Andy's probably thinking well that's taken the heat off of me,lol.
Jake Shields may not get signed by UFC if he wanted to go that route, Nate might get fired, Melendez should get a warning at least.
On the lighter side, if Mayhem ko'd the 3 champs, would that have made him mma's first triple champ,lol


----------



## NavyChief (Oct 10, 2007)

JimmyJames said:


> Dana is gonna love the fact that he ruined a Strikeforce event.
> 
> Hell he might get a raise outta this!


That was exactly what I was thinking.


----------



## Hiro (Mar 9, 2010)

Professional fighters jumping one guy, real good look. The Diaz brothers are morons and Shields is a stuff faced clown. Hope he comes to the UFC so GSP can smash him.


----------



## NavyChief (Oct 10, 2007)

footodors said:


> How is it that the Diaz brothers haven't ended up on "America's Most Wanted" or "Cops"?
> They always seem 1 second away from pounding someone's face in.


Hahah. That's my Stockton Cali Gang banga's for ya. Frankly, this was the most entertaining part of the entire evening.

Except maybe when the oh-so-serious looking Mauro Renallo said (when enterviewing Hendo pre-fight)..."Dan, you've been on big stages all over the world, and now, here you are, on the biggest stage of them all...CBS".

I was freakin' howling when he said that (I was also a bit drunk by that point but it was funny nontheless).


----------



## locnott (Apr 1, 2009)

The general public and people who oppose MMA wont see it as Strikeforce and not UFC, they will see it and its all MMA/UFC to them, Its as bad for the UFC as it is for Strikeforce and a black eye for all mma..


----------



## NavyChief (Oct 10, 2007)

locnott said:


> The general public and people who oppose MMA wont see it as Strikeforce and not UFC, they will see it and its all MMA/UFC to them, Its as bad for the UFC as it is for Strikeforce and a black eye for all mma..


Fer crissakes...gimme a break. Have you not seen the crap that comes out of EVERY professional sport. I do believe that just last night there was a really nice example of "real" sportsmanship in a "real" sport (ie...Celtics game).

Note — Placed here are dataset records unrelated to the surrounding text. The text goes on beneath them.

This design comes from an exercise in tuning for small area, a short achievable clock period and few clock cycles per item on the open sky130 flow, not from production work.
No run shown here included a check of the RTL's function; only the layout flow was run.

<file path="design/flow/config.mk">
export PLATFORM = sky130hd
export DESIGN_NAME = audio_to_direct_recording_bits
export DESIGN_NICKNAME = audio_to_direct_recording_bits
export VERILOG_FILES = /design/flow/design.v
export SDC_FILE = /design/flow/constraint.sdc
export NUM_CORES = 4
export LEC_CHECK = 0
export CAP_MARGIN = 20
export CORE_MARGIN = 2
export CORE_UTILIZATION = 45
export SETUP_SLACK_MARGIN = 5
export SLEW_MARGIN = 20
</file>
<file path="design/flow/constraint.sdc">
create_clock -name core_clock -period 9.0 [get_ports {clk_i}]
set_input_delay 1.8000 -clock core_clock [delete_from_list [all_inputs] [get_ports {clk_i}]]
set_output_delay 1.8000 -clock core_clock [all_outputs]
set_load 0.01 [all_outputs]
</file>
<file path="design/flow/design.v">
package atdrb_pkg;
  localparam int unsigned CNT_W   = 9;
  localparam int unsigned TOTAL_W = 24;
  typedef logic [CNT_W-1:0]   cnt_t;
  typedef logic [TOTAL_W-1:0] total_t;
  typedef enum logic [1:0] {
    REG_THRESHOLD = 2'd0,
    REG_MODE      = 2'd1,
    REG_PERIOD    = 2'd2,
    REG_TSB       = 2'd3
  } reg_idx_e;
  typedef struct packed {
    logic level;
    logic last;
    logic clipped;
    cnt_t count;
  } pack_cmd_t;
endpackage
module atdrb_div (
  input  logic        clk_i,
  input  logic        rst_ni,
  input  logic        start_i,
  input  logic        dbl_i,
  input  logic [23:0] period_i,
  input  logic [15:0] divisor_i,
  output logic        busy_o,
  output logic        done_o,
  output logic [8:0]  a_o,
  output logic [23:0] b_o
);
  logic        busy_q;
  logic [3:0]  cnt_q;
  logic [15:0] rem_q;
  logic [15:0] quo_q;
  logic [7:0]  low_q;
  logic        ovf_q;
  logic [16:0] rem_sh;
  logic [16:0] diff;
  logic        ge;
  assign rem_sh = {rem_q, dbl_i ? low_q[7] : quo_q[15]};
  assign diff   = rem_sh - {1'b0, divisor_i};
  assign ge     = !diff[16];
  always_ff @(posedge clk_i or negedge rst_ni) begin
    if (!rst_ni) begin
      busy_q <= 1'b0;
    end else if (start_i) begin
      busy_q <= 1'b1;
    end else if (busy_q && cnt_q == 4'd15) begin
      busy_q <= 1'b0;
    end
  end
  always_ff @(posedge clk_i) begin
    if (start_i) begin
      cnt_q <= '0;
      rem_q <= '0;
      quo_q <= period_i[23:8];
      low_q <= period_i[7:0];
      ovf_q <= 1'b0;
    end else if (busy_q || dbl_i) begin
      cnt_q <= cnt_q + 4'd1;
      rem_q <= ge ? diff[15:0] : rem_sh[15:0];
      quo_q <= {quo_q[14:0], ge};
      if (dbl_i) begin
        low_q <= {low_q[6:0], 1'b0};
        ovf_q <= ovf_q || quo_q[15];
      end
    end
  end
  assign busy_o = busy_q;
  assign done_o = busy_q && cnt_q == 4'd15;
  assign a_o    = (ovf_q || quo_q >= 16'd505) ? 9'd505 : quo_q[8:0];
  assign b_o    = {rem_q, low_q};
endmodule
module atdrb_packer (
  input  logic        clk_i,
  input  logic        rst_ni,
  input  logic        cmd_valid_i,
  input  logic        cmd_level_i,
  input  logic [8:0]  cmd_bits_i,
  input  logic        cmd_clip_i,
  input  logic        cmd_last_i,
  output logic        full_o,
  output logic        out_valid_o,
  input  logic        out_ready_i,
  output logic [7:0]  packed_byte_o,
  output logic [3:0]  valid_bits_o,
  output logic        final_byte_o,
  output logic [23:0] total_bytes_o,
  output logic        run_clipped_o
);
  logic        pv_q;
  logic        pl_q;
  logic [8:0]  pleft_q;
  logic        plast_q;
  logic        pclip_q;
  logic        kv_q;
  logic        kl_q;
  logic [8:0]  kbits_q;
  logic        klast_q;
  logic        kclip_q;
  logic [6:0]  acc_q;
  logic [2:0]  held_q;
  logic        ov_q;
  logic [7:0]  obyte_q;
  logic [3:0]  ovb_q;
  logic        ofinal_q;
  logic [23:0] ototal_q;
  logic        oclip_q;
  logic [9:0]  tot;
  logic        full;
  logic [9:0]  rem;
  logic        need_emit;
  logic        out_free;
  logic        emit;
  logic        pdone;
  logic        p_free;
  logic [6:0]  acc_d;
  logic [2:0]  held_d;
  logic [8:0]  pleft_d;
  logic [3:0]  lim;
  logic [7:0]  mask;
  logic [7:0]  e_byte;
  assign tot       = {7'd0, held_q} + {1'b0, pleft_q};
  assign full      = tot[9:3] != '0;
  assign rem       = tot - 10'd8;
  assign need_emit = full || plast_q;
  assign out_free  = !ov_q || out_ready_i;
  assign emit      = pv_q && need_emit && out_free;
  assign lim       = full ? 4'd8 : tot[3:0];
  assign mask      = (8'hFF >> held_q) & ~(8'hFF >> lim);
  assign e_byte    = ({1'b0, acc_q} << (4'd8 - {1'b0, held_q})) | (pl_q ? mask : 8'h00);
  always_comb begin
    acc_d   = acc_q;
    held_d  = held_q;
    pleft_d = pleft_q;
    pdone   = 1'b0;
    if (pv_q) begin
      if (!need_emit) begin
        acc_d  = (acc_q << pleft_q[2:0]) | (pl_q ? ~(7'h7F << pleft_q[2:0]) : 7'h00);
        held_d = tot[2:0];
        pdone  = 1'b1;
      end else if (out_free) begin
        if (!full) begin
          held_d = '0;
          pdone  = 1'b1;
        end else if (rem[9:3] == '0) begin
          acc_d   = {7{pl_q}};
          held_d  = rem[2:0];
          pleft_d = '0;
          pdone   = !plast_q || rem[2:0] == '0;
        end else begin
          held_d  = '0;
          pleft_d = rem[8:0];
        end
      end
    end
  end
  assign p_free = !pv_q || pdone;
  assign full_o = kv_q;
  always_ff @(posedge clk_i or negedge rst_ni) begin
    if (!rst_ni) begin
      pv_q     <= 1'b0;
      kv_q     <= 1'b0;
      held_q   <= '0;
      ov_q     <= 1'b0;
      ofinal_q <= 1'b1;
    end else begin
      held_q <= held_d;
      if (p_free) begin
        pv_q <= kv_q || cmd_valid_i;
        kv_q <= 1'b0;
      end else if (cmd_valid_i) begin
        kv_q <= 1'b1;
      end
      if (emit) begin
        ov_q     <= 1'b1;
        ofinal_q <= plast_q && (!full || rem == '0);
      end else if (out_ready_i) begin
        ov_q <= 1'b0;
      end
    end
  end
  always_ff @(posedge clk_i) begin
    acc_q <= acc_d;
    if (p_free) begin
      pl_q    <= kv_q ? kl_q    : cmd_level_i;
      pleft_q <= kv_q ? kbits_q : cmd_bits_i;
      plast_q <= kv_q ? klast_q : cmd_last_i;
      pclip_q <= kv_q ? kclip_q : cmd_clip_i;
    end else begin
      pleft_q <= pleft_d;
    end
    if (!p_free && cmd_valid_i) begin
      kl_q    <= cmd_level_i;
      kbits_q <= cmd_bits_i;
      klast_q <= cmd_last_i;
      kclip_q <= cmd_clip_i;
    end
    if (emit) begin
      obyte_q  <= e_byte;
      ovb_q    <= lim;
      ototal_q <= ofinal_q ? 24'd1 : ototal_q + 24'd1;
      oclip_q  <= pclip_q;
    end
  end
  assign out_valid_o   = ov_q;
  assign packed_byte_o = obyte_q;
  assign valid_bits_o  = ovb_q;
  assign final_byte_o  = ofinal_q;
  assign total_bytes_o = ototal_q;
  assign run_clipped_o = oclip_q;
endmodule
module audio_to_direct_recording_bits (
  input  logic        clk_i,
  input  logic        rst_ni,
  input  logic        psel,
  input  logic        penable,
  input  logic        pwrite,
  input  logic [3:0]  paddr,
  input  logic [31:0] pwdata,
  output logic [31:0] prdata,
  output logic        pready,
  input  logic        in_valid_i,
  output logic        in_ready_o,
  input  logic [7:0]  sample_value_i,
  input  logic        is_last_i,
  output logic        out_valid_o,
  input  logic        out_ready_i,
  output logic [7:0]  packed_byte_o,
  output logic [3:0]  valid_bits_o,
  output logic        final_byte_o,
  output logic [23:0] total_bytes_o,
  output logic        run_clipped_o
);
  localparam logic [8:0]  Q_SAT   = 9'd505;
  localparam logic [23:0] RUN_MAX = 24'hFF_FFFE;   
  logic [7:0]  threshold_q;
  logic        mode_q;
  logic [23:0] period_q;
  logic [15:0] tsb_q;
  logic [15:0] tsb_eff;
  logic        cfg_wr;
  assign pready  = 1'b1;
  assign cfg_wr  = psel && penable && pwrite;
  assign tsb_eff = (tsb_q == 16'd0) ? 16'd1 : tsb_q;
  always_ff @(posedge clk_i or negedge rst_ni) begin
    if (!rst_ni) begin
      threshold_q <= 8'd127;
      mode_q      <= 1'b0;
      period_q    <= 24'd20317;
      tsb_q       <= 16'd79;
    end else if (cfg_wr) begin
      case (paddr[3:2])
        atdrb_pkg::REG_THRESHOLD: threshold_q <= pwdata[7:0];
        atdrb_pkg::REG_MODE:      mode_q      <= pwdata[0];
        atdrb_pkg::REG_PERIOD:    period_q    <= pwdata[23:0];
        atdrb_pkg::REG_TSB:       tsb_q       <= pwdata[15:0];
        default: ;
      endcase
    end
  end
  always_comb begin
    case (paddr[3:2])
      atdrb_pkg::REG_THRESHOLD: prdata = {24'd0, threshold_q};
      atdrb_pkg::REG_MODE:      prdata = {31'd0, mode_q};
      atdrb_pkg::REG_PERIOD:    prdata = {8'd0, period_q};
      atdrb_pkg::REG_TSB:       prdata = {16'd0, tsb_q};
      default:                  prdata = '0;
    endcase
  end
  logic        dirty_q;
  logic        restore_q;
  logic        rc_init_q;
  logic        rc_q;
  logic [4:0]  rc_cnt_q;
  logic        rc_end;
  logic        div_start;
  logic        div_busy;
  logic        div_done;
  logic [8:0]  step_a;
  logic [23:0] step_b;
  assign rc_end    = rc_q && rc_cnt_q == 5'd23;
  assign div_start = (dirty_q && !div_busy && !rc_init_q && !rc_q) || rc_end;
  atdrb_div u_div (
    .clk_i     (clk_i),
    .rst_ni    (rst_ni),
    .start_i   (div_start),
    .dbl_i     (rc_q),
    .period_i  (period_q),
    .divisor_i (tsb_eff),
    .busy_o    (div_busy),
    .done_o    (div_done),
    .a_o       (step_a),
    .b_o       (step_b)
  );
  logic        open_q, open_d;
  logic        lvl_q, lvl_d;
  logic [23:0] ext_q, ext_d;      
  logic [24:0] g_q, g_d;
  logic [8:0]  q_q, q_d;
  logic        defer_q, defer_d;
  logic        wrap;
  logic [24:0] g_new;
  logic [24:0] g_add;
  logic [9:0]  q_sum;
  logic [8:0]  q_add;
  assign wrap  = !g_q[24];
  assign g_new = {1'b0, step_b} - {2'b0, tsb_eff, 7'd0};
  assign g_add = g_q + {1'b0, step_b} - (wrap ? {1'b0, tsb_eff, 8'd0} : 25'd0);
  assign q_sum = {1'b0, q_q} + {1'b0, step_a} + {9'd0, wrap};
  assign q_add = (q_sum >= {1'b0, Q_SAT}) ? Q_SAT : q_sum[8:0];
  logic        s_v_q;
  logic        s_lvl_q;
  logic        s_last_q;
  logic        busy;
  logic        pk_full;
  logic        s_go;
  logic        take;
  assign busy       = dirty_q || div_busy || rc_init_q || rc_q;
  assign s_go       = s_v_q && !busy && !defer_q && !pk_full;
  assign in_ready_o = !s_v_q || s_go;
  assign take       = in_valid_i && in_ready_o;
  always_ff @(posedge clk_i or negedge rst_ni) begin
    if (!rst_ni) begin
      s_v_q <= 1'b0;
    end else begin
      s_v_q <= take || (s_v_q && !s_go);
    end
  end
  always_ff @(posedge clk_i) begin
    if (take) begin
      s_lvl_q  <= sample_value_i > threshold_q;
      s_last_q <= is_last_i;
    end
  end
  logic        cmd_valid;
  logic        cmd_level;
  logic [8:0]  cmd_q;
  logic        cmd_last;
  logic [8:0]  cmd_bits;
  logic        cmd_clip;
  always_comb begin
    open_d    = open_q;
    lvl_d     = lvl_q;
    ext_d     = ext_q;
    g_d       = g_q;
    q_d       = q_q;
    defer_d   = defer_q;
    cmd_valid = 1'b0;
    cmd_level = lvl_q;
    cmd_q     = q_add;
    cmd_last  = 1'b1;
    if (rc_init_q) begin
      g_d = g_new;
      q_d = '0;
    end else if (rc_q) begin
      if (ext_q[0]) begin
        g_d = g_add;
        q_d = q_add;
      end
      ext_d = {ext_q[0], ext_q[23:1]};
    end else if (defer_q) begin
      if (!pk_full) begin
        cmd_valid = 1'b1;
        open_d    = 1'b0;
        defer_d   = 1'b0;
      end
    end else if (s_go) begin
      cmd_last = s_last_q;
      if (!mode_q) begin
        cmd_valid = 1'b1;
        cmd_level = s_lvl_q;
        cmd_q     = 9'd1;
        if (s_last_q) open_d = 1'b0;
      end else if (!open_q) begin
        open_d  = 1'b1;
        lvl_d   = s_lvl_q;
        ext_d   = '0;
        g_d     = g_new;
        q_d     = '0;
        defer_d = s_last_q;
      end else if (s_lvl_q == lvl_q) begin
        if (ext_q != RUN_MAX) begin
          ext_d = ext_q + 24'd1;
          g_d   = g_add;
          q_d   = q_add;
        end
        defer_d = s_last_q;
      end else begin
        cmd_valid = 1'b1;
        if (s_last_q) begin
          open_d = 1'b0;
        end else begin
          lvl_d = s_lvl_q;
          ext_d = '0;
          g_d   = g_new;
          q_d   = '0;
        end
      end
    end
  end
  assign cmd_clip = cmd_q == Q_SAT;
  assign cmd_bits = {cmd_q[8:1], (cmd_q[0] && !cmd_clip) || cmd_q == '0};
  always_ff @(posedge clk_i or negedge rst_ni) begin
    if (!rst_ni) begin
      dirty_q   <= 1'b1;
      restore_q <= 1'b0;
      rc_init_q <= 1'b0;
      rc_q      <= 1'b0;
      open_q    <= 1'b0;
      defer_q   <= 1'b0;
    end else begin
      dirty_q   <= (cfg_wr && paddr[3]) || (dirty_q && !(div_start && !rc_q));
      rc_init_q <= div_done && !restore_q && open_q;
      if (rc_init_q) begin
        rc_q <= 1'b1;
      end else if (rc_end) begin
        rc_q <= 1'b0;
      end
      if (rc_end) begin
        restore_q <= 1'b1;
      end else if (div_done) begin
        restore_q <= 1'b0;
      end
      open_q  <= open_d;
      defer_q <= defer_d;
    end
  end
  always_ff @(posedge clk_i) begin
    lvl_q <= lvl_d;
    ext_q <= ext_d;
    g_q   <= g_d;
    q_q   <= q_d;
    if (rc_init_q) begin
      rc_cnt_q <= '0;
    end else if (rc_q) begin
      rc_cnt_q <= rc_cnt_q + 5'd1;
    end
  end
  atdrb_packer u_pack (
    .clk_i         (clk_i),
    .rst_ni        (rst_ni),
    .cmd_valid_i   (cmd_valid),
    .cmd_level_i   (cmd_level),
    .cmd_bits_i    (cmd_bits),
    .cmd_clip_i    (cmd_clip),
    .cmd_last_i    (cmd_last),
    .full_o        (pk_full),
    .out_valid_o   (out_valid_o),
    .out_ready_i   (out_ready_i),
    .packed_byte_o (packed_byte_o),
    .valid_bits_o  (valid_bits_o),
    .final_byte_o  (final_byte_o),
    .total_bytes_o (total_bytes_o),
    .run_clipped_o (run_clipped_o)
  );
endmodule
</file>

Screw the "general public and people who oppose MMA". This sport is here to stay. If somebody does not like to see something on TV then don't freakin' watch it. 

We will never see this sport "banned" on TV as it was before because of a post-fight ruckus on CBS Strikeforce. I guess you haven't watched any pro hockey lately eh? Their fights are an integral part of that sport.


----------



## limba (Jul 21, 2009)

locnott said:


> The general public and people who oppose MMA wont see it as Strikeforce and not UFC, they will see it and its all MMA/UFC to them, Its as bad for the UFC as it is for Strikeforce and a black eye for all mma..


Yes. It isn't the best commerical for the sport, but these things happen in every sport.
Soccer, baseball, basketball - remeber the Pacers-Pistons brawl?!. Hell...just last week, in my hometown a handball game took place between the local team and another one and a fight took place on the field. And it was a game between girls. :thumb02: Some of the girls went to hospital.... Sooo, this kind of things can happen in every sport.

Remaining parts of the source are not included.